Most of the community has piped water (CEDAE) and metered electricity (Light), though service quality varies with elevation and density. Sewerage remains the most acute infrastructure deficit; the PAC-era sewerage works were widely criticized as incomplete. Internet penetration is high, served by both formal providers and local internet cooperatives.
Public security
Public security in Rocinha has had several phases. Through much of the 1990s and 2000s the community was understood to be under the territorial influence of one of Rio's major drug-trafficking organizations; this was confirmed by federal and state operations including the November 2011 occupation that preceded the installation of a UPP in the favela. The UPP-Rocinha period ran from 2012 onward, with mixed and disputed results. Lethal incidents declined in some years and rose in others; a high-profile 2013 case involving the disappearance of bricklayer Amarildo de Souza, killed after being taken to a UPP base, became a national symbol of the program's failures.
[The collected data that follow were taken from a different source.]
===== config.mk =====
export PLATFORM = sky130hd
export DESIGN_NAME = fifo2_tx_rx
export DESIGN_NICKNAME = d
export VERILOG_FILES = /design/src/rtl/fifo2_tx_rx.sv
export SDC_FILE = /design/constraint.sdc
export NUM_CORES = 1
export LEC_CHECK = 0
export BUFFER_PORTS_ARGS = -buffer_cell sky130_fd_sc_hd__buf_2
export CAP_MARGIN = 5
export CORE_AREA = 4 4 77 150
export DETAILED_ROUTE_END_ITERATION = 6
export DIE_AREA = 0 0 81 154
export GPL_ROUTABILITY_DRIVEN = 0
export PLACE_DENSITY = 0.83
export SLEW_MARGIN = 0
export SYNTH_ARGS = -nofsm -noshare
export SYNTH_HDL_FRONTEND = slang
export SYNTH_SLANG_ARGS = --single-unit
export TNS_END_PERCENT = 100

===== constraint.sdc =====
create_clock -name clk -period 4.4 [get_ports clk]
set_input_delay 0.22 -clock clk [delete_from_list [all_inputs] [get_ports clk]]
set_output_delay 0.22 -clock clk [all_outputs]
set_load 0.05 [all_outputs]

===== src/rtl/fifo2_tx_rx.sv =====
// Command/report bridge between a host FIFO pair and one SL transmitter and receiver.
// Commands are popped, decoded onto the selected channel, and reports pushed back.
module fifo2_tx_rx (
  input  logic        clk,
  input  logic        rst,
  input  logic        fifo_read_empty,
  input  logic [33:0] fifo_read_data,
  output logic        fifo_read_inc,
  input  logic        fifo_write_full,
  output logic [33:0] fifo_write_data,
  output logic        fifo_write_inc,
  output logic [31:0] wr_data_tx,
  output logic        data_we_tx,
  output logic [15:0] wr_config_tx,
  output logic        config_we_tx,
  input  logic        rd_status_tx,
  input  logic [15:0] rd_config_tx,
  input  logic        status_changed_tx,
  output logic [15:0] wr_config_rx,
  output logic        config_we_rx,
  input  logic [31:0] rd_data_rx,
  input  logic [15:0] rd_status_rx,
  input  logic [15:0] rd_config_rx,
  input  logic        data_status_changed_rx,
  output logic        word_picked_rx
);

  typedef enum logic [2:0] {
    IDLE, ACK, ECHO, TX_STAT, TX_CFG, RX_DATA, RX_STAT, RX_CFG
  } state_t;

  state_t     state;
  logic       channel;
  logic       pend_rx;
  logic       pend_tx;
  logic       rx_evt;
  logic       tx_evt;
  logic [1:0] cmd_type;

  assign cmd_type = fifo_read_data[33:32];
  assign rx_evt   = pend_rx | data_status_changed_rx;
  assign tx_evt   = pend_tx | status_changed_tx;

  // Pending flags clear when their word is pushed, so events already covered by a running report merge into it.
  always_ff @(posedge clk) begin
    if (rst) begin
      state           <= IDLE;
      channel         <= 1'b0;
      pend_rx         <= 1'b0;
      pend_tx         <= 1'b0;
      fifo_read_inc   <= 1'b0;
      fifo_write_inc  <= 1'b0;
      fifo_write_data <= 34'd0;
      wr_data_tx      <= 32'd0;
      data_we_tx      <= 1'b0;
      wr_config_tx    <= 16'd0;
      config_we_tx    <= 1'b0;
      wr_config_rx    <= 16'd0;
      config_we_rx    <= 1'b0;
      word_picked_rx  <= 1'b0;
    end else begin
      fifo_read_inc  <= 1'b0;
      fifo_write_inc <= 1'b0;
      data_we_tx     <= 1'b0;
      config_we_tx   <= 1'b0;
      config_we_rx   <= 1'b0;
      word_picked_rx <= 1'b0;
      if (data_status_changed_rx) pend_rx <= 1'b1;
      if (status_changed_tx)      pend_tx <= 1'b1;

      case (state)
        IDLE: begin
          if (rx_evt) begin
            if (!fifo_write_full) begin
              fifo_write_inc  <= 1'b1;
              fifo_write_data <= {2'b01, rd_data_rx};
              word_picked_rx  <= 1'b1;
              pend_rx         <= 1'b0;
              state           <= RX_STAT;
            end
          end else if (tx_evt) begin
            if (!fifo_write_full) begin
              fifo_write_inc  <= 1'b1;
              fifo_write_data <= {2'b10, 31'd0, rd_status_tx};
              pend_tx         <= 1'b0;
            end
          end else if (!fifo_read_empty) begin
            fifo_read_inc <= 1'b1;
            state         <= ACK;
            case (cmd_type)
              2'd0: begin
                if (channel) begin
                  config_we_rx <= 1'b1;
                  wr_config_rx <= fifo_read_data[15:0];
                  state        <= RX_CFG;
                end else begin
                  config_we_tx <= 1'b1;
                  wr_config_tx <= fifo_read_data[15:0];
                  state        <= TX_CFG;
                end
              end
              2'd1: begin
                if (!channel) begin
                  data_we_tx <= 1'b1;
                  wr_data_tx <= fifo_read_data[31:0];
                end
              end
              2'd3: begin
                channel <= fifo_read_data[0];
                state   <= ECHO;
              end
              default: state <= ACK;
            endcase
          end
        end
        ACK: state <= IDLE;
        ECHO: begin
          if (!fifo_write_full) begin
            fifo_write_inc  <= 1'b1;
            fifo_write_data <= {2'b11, 31'd0, channel};
            state           <= channel ? RX_DATA : TX_STAT;
          end
        end
        TX_STAT: begin
          if (!fifo_write_full) begin
            fifo_write_inc  <= 1'b1;
            fifo_write_data <= {2'b10, 31'd0, rd_status_tx};
            pend_tx         <= 1'b0;
            state           <= TX_CFG;
          end
        end
        TX_CFG: begin
          if (!fifo_write_full) begin
            fifo_write_inc  <= 1'b1;
            fifo_write_data <= {2'b00, 16'd0, rd_config_tx};
            state           <= IDLE;
          end
        end
        RX_DATA: begin
          if (!fifo_write_full) begin
            fifo_write_inc  <= 1'b1;
            fifo_write_data <= {2'b01, rd_data_rx};
            word_picked_rx  <= 1'b1;
            pend_rx         <= 1'b0;
            state           <= RX_STAT;
          end
        end
        RX_STAT: begin
          if (!fifo_write_full) begin
            fifo_write_inc  <= 1'b1;
            fifo_write_data <= {2'b10, 16'd0, rd_status_rx};
            state           <= RX_CFG;
          end
        end
        RX_CFG: begin
          if (!fifo_write_full) begin
            fifo_write_inc  <= 1'b1;
            fifo_write_data <= {2'b00, 16'd0, rd_config_rx};
            state           <= IDLE;
          end
        end
        default: state <= IDLE;
      endcase
    end
  end

endmodule


==> flow_metrics.py <==
metrics = {
    "layout": {
        "final_nets": 874,
        "drive_gt1_share_pct": 35.68,
        "diodes": 0,
        "area_growth_pct": 26.78,
        "fin_util_pct": 62.36,
    },
    "clocking": {
        "clock_path_buffers": 2,
        "ctsRootBufferMaster": "clkbuf_16",
        "cts-buffers-inserted": 9,
        "clk_pin_slew_ns": 0.08,
        "h-tree-depth": 3,
        "clk_latency_ns": 0.36,
        "cts_sinks": 110,
        "cts_resized": 0,
        "cts_setup_buffers": 0,
        "cts_tree": "built",
        "cts_hold_buf": 0,
    },
    "yosys": {
        "synthCells": 557,
        "synthArstFlopShare_pct": 0,
        "syn-cell-area_sq_um": 5154,
        "synthXorXnorAreaFrac_pct": 0,
        "ys_types": 53,
        "ys_seq_area_share_pct": 42.73,
        "yosys_most_used_dff": "dfxtp_1",
        "syn_avg_cell_area_sq_um": 9.253,
        "yosysWarnings": 0,
        "synth_edf_count": 0,
        "synth_nets": 681,
        "yosys.area_share.simple_pct": 15.66,
        "synth_seq_cells": 110,
        "synthAdderAreaFrac_pct": 0.7283,
        "synth_compound_gate_area_share_pct": 17.99,
        "synth_top_family_by_area": "compound AO/OA/AOI/OAI gates",
        "synthMuxAreaShare_pct": 16.63,
    },
    "floorplanning": {
        "initial_core_util_pct": 49.19,
        "row_count": 53,
        "die-width_microns": 81,
        "num_io_pins": 225,
        "core_sq_um": 10480,
        "die_area_sq_um": 12470,
        "die_y_microns": 154,
    },
    "global_route": {
        "grt_antenna_before_repair": 0,
        "grt_use_total_pct": 25.34,
        "grt_pass1_vias": 5173,
        "grt_overflow": 0,
        "grt_pass1_wl_mm": 25.14,
        "grt_max_degree": 67,
    },
    "place": {
        "portBuffers": 224,
        "dp_hpwl_mm": 11.93,
    },
    "pwr": {
        "p_leak_nw": 3.403,
        "ir_drop_mv": 0.3640,
        "p_per_area_nw_per_um2": 511.0,
        "p_total_mw": 3.339,
    },
    "critical_path": {
        "cp_max_fo": 45,
        "slowest_delay_ns": 0.92,
        "worst_setup_path_end_kind": "register",
        "critical_path_required_ns": 4.65,
        "cp.arrival_ns": 3.13,
        "path_cells": "or2_2 -> a21o_1 -> nand3_2 -> o32ai_1",
        "start_kind": "register",
        "critical_path_class": "register to register",
        "slowest_stage": "dfxtp_2",
    },
    "routing": {
        "initialDrtViolationCount": 387,
        "routed_wl_mm": 15.70,
        "post-route-drc-count": 0,
        "wl_per_cell_microns": 17.63,
        "drtPass1Iterations": 7,
        "ant_nets": 0,
        "num_vias": 5049,
        "avgViaCountPerCell": 5.667,
    },
    "sta": {
        "finalCriticalPeriod_ns": 2.882,
        "tightest_slew_ns": 1.143,
        "tns_ns": 0,
        "period_share_pct": 65.50,
        "final_hold_viol_count": 0,
        "max_freq_ghz": 0.3470,
        "skew_ns": 0.01133,
        "rsz0062_at_grt": "no",
        "slew_viol_final": 0,
        "final-setup-viol-count": 0,
        "slew_headroom_pct": 23.79,
    },
    "min_path": {
        "hold_class": "input pin to register",
    },
    "outcome": {
        "status": "finished clean",
    },
    "job": {
        "maxCapViolCount": 0,
    },
}
## cell usage after synthesis (2+ instances only)
cell | number | area [sq um]
o311ai_0 | 7 | 61.31
or3_1 | 2 | 12.51
ha_1 | 3 | 37.54
o2bb2ai_1 | 16 | 140.1
o211a_1 | 2 | 20.02
clkbuf_1 | 23 | 86.33
inv_1 | 24 | 90.09
and2_1 | 5 | 31.28
o21ai_0 | 14 | 70.07
nor2b_1 | 4 | 25.02
nand3b_1 | 2 | 15.01
and3_1 | 2 | 12.51
a311oi_1 | 2 | 17.52
nand3_1 | 3 | 15.01
mux2_2 | 3 | 33.78
nor2_1 | 98 | 367.9
buf_2 | 15 | 75.07
a21oi_1 | 26 | 130.1
a211oi_1 | 17 | 127.6
a21o_1 | 3 | 22.52
nand4_2 | 2 | 25.02
or2_2 | 2 | 12.51
nor3_1 | 4 | 20.02
nor4b_1 | 7 | 61.31
a22oi_1 | 9 | 67.56
a2111oi_0 | 2 | 17.52
buf_1 | 4 | 15.01
buf_6 | 5 | 56.30
nand2_1 | 10 | 37.54
mux2i_1 | 80 | 800.8
nand2b_1 | 7 | 43.79
or3b_2 | 6 | 52.55
dfxtp_1 | 110 | 2202
a31oi_1 | 17 | 106.4
a21oi_4 | 2 | 32.53
nand4_1 | 2 | 12.51
## sequential cells by signal, indices dropped and copies added (netlist names), named ones only
name / count
channel: 1
config_we_rx: 1
wr_data_tx: 32
state: 3
pend_tx: 1
pend_rx: 1
fifo_read_inc: 1
data_we_tx: 1
word_picked_rx: 1
wr_config_rx: 16
config_we_tx: 1
fifo_write_data: 33
fifo_write_inc: 1
wr_config_tx: 16
## cell usage in the layout, fill, tap and decap left out, types with 3 or more instances in the layout
cell type | synthesis | layout
buf_2 | 15 | 224
dfxtp_1 | 110 | 109
nor2_1 | 98 | 98
mux2i_1 | 80 | 80
a21oi_1 | 26 | 26
inv_1 | 24 | 24
a211oi_1 | 17 | 17
a31oi_1 | 17 | 17
o2bb2ai_1 | 16 | 16
o21ai_0 | 14 | 14
nand2_1 | 10 | 10
a22oi_1 | 9 | 9
clkbuf_16 | 0 | 9
nand2b_1 | 7 | 7
nor4b_1 | 7 | 7
o311ai_0 | 7 | 7
or3b_2 | 6 | 6
and2_1 | 5 | 5
buf_4 | 0 | 5
nor3_1 | 4 | 4
nor2b_1 | 4 | 4
mux2_2 | 3 | 3
nand3_1 | 3 | 3
a21o_1 | 3 | 3
ha_1 | 3 | 3
## critical path: cells and delay by family (launching register included)
family	cells	cell delay, ns
AOI/OAI and AO/OA	2	1.08
and+or+nand+nor	2	0.75
DFF	1	0.92
## path summary, 6_finish.rpt
path                      startpoint                  to  slack, ns  cells after the start
hold / removal    fifo_read_data[21]      wr_data_tx[21]        0.1                      3
setup / recovery            state[1]  fifo_write_data[0]       1.52                      4
setup reg to reg            state[1]  fifo_write_data[0]       1.52                      4
hold reg to reg   fifo_write_data[7]  fifo_write_data[7]       0.48                      2
## layout make-up
type | instances | area, sq um
clock buffers | 9 | 225.2
multi-input cells | 376 | 2629
flip-flops and latches | 110 | 2203
well taps | 137 | 171.4
fillers | 909 | 3944
clock inverters | 6 | 56.30
repair buffers | 229 | 1159
inverters | 24 | 90.09
## kinds of logic (layout without fill, tap and decap cells)
group	Yosys count	after routing
buffers and inverters	71	268
and+or+nand+nor	162	162
adders and majority gates	3	3
DFF	110	110
muxes	84	84
AOI/OAI and AO/OA	127	127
From 2017 onward the UPP framework deteriorated as the state of Rio's fiscal crisis defunded the program; large-scale armed conflicts returned. The community has been the site of repeated police operations in the years since.
Culture and notable residents
Rocinha hosts cultural institutions including local funk and samba traditions, residents' libraries, and the Rocinha Cultural Center. The community has been the site of one of Rio's longest-running blocos de carnaval, and the funk artist Mr. Catra (Wagner Domingues Costa, 1968–2018) lived in or near the community across his career. The community has produced active scholars, journalists, and artists, and is the home base of organizations including the União Pró-Melhoramentos dos Moradores da Rocinha.
Further reading
For context on Rocinha's place in Rio's broader favela landscape, see A history of favelas and the entry on the UPP program. Janice Perlman's Favela: Four Decades includes substantial material on Rocinha and on the South Zone communities more broadly.
Sources
- IBGE. Censo Demográfico 2010: Aglomerados Subnormais. Rio de Janeiro: IBGE, 2011.
- IBGE. Censo Demográfico 2022: Aglomerados Subnormais — Primeiros Resultados. Rio de Janeiro: IBGE, 2023.
- Perlman, Janice. Favela: Four Decades of Living on the Edge in Rio de Janeiro. Oxford University Press, 2010.
- Lei Municipal nº 2.119 de 19 de janeiro de 1993, Município do Rio de Janeiro, criando o bairro da Rocinha.
- Folha de S.Paulo and O Globo, coverage of the Amarildo de Souza case and subsequent trial, 2013–2018.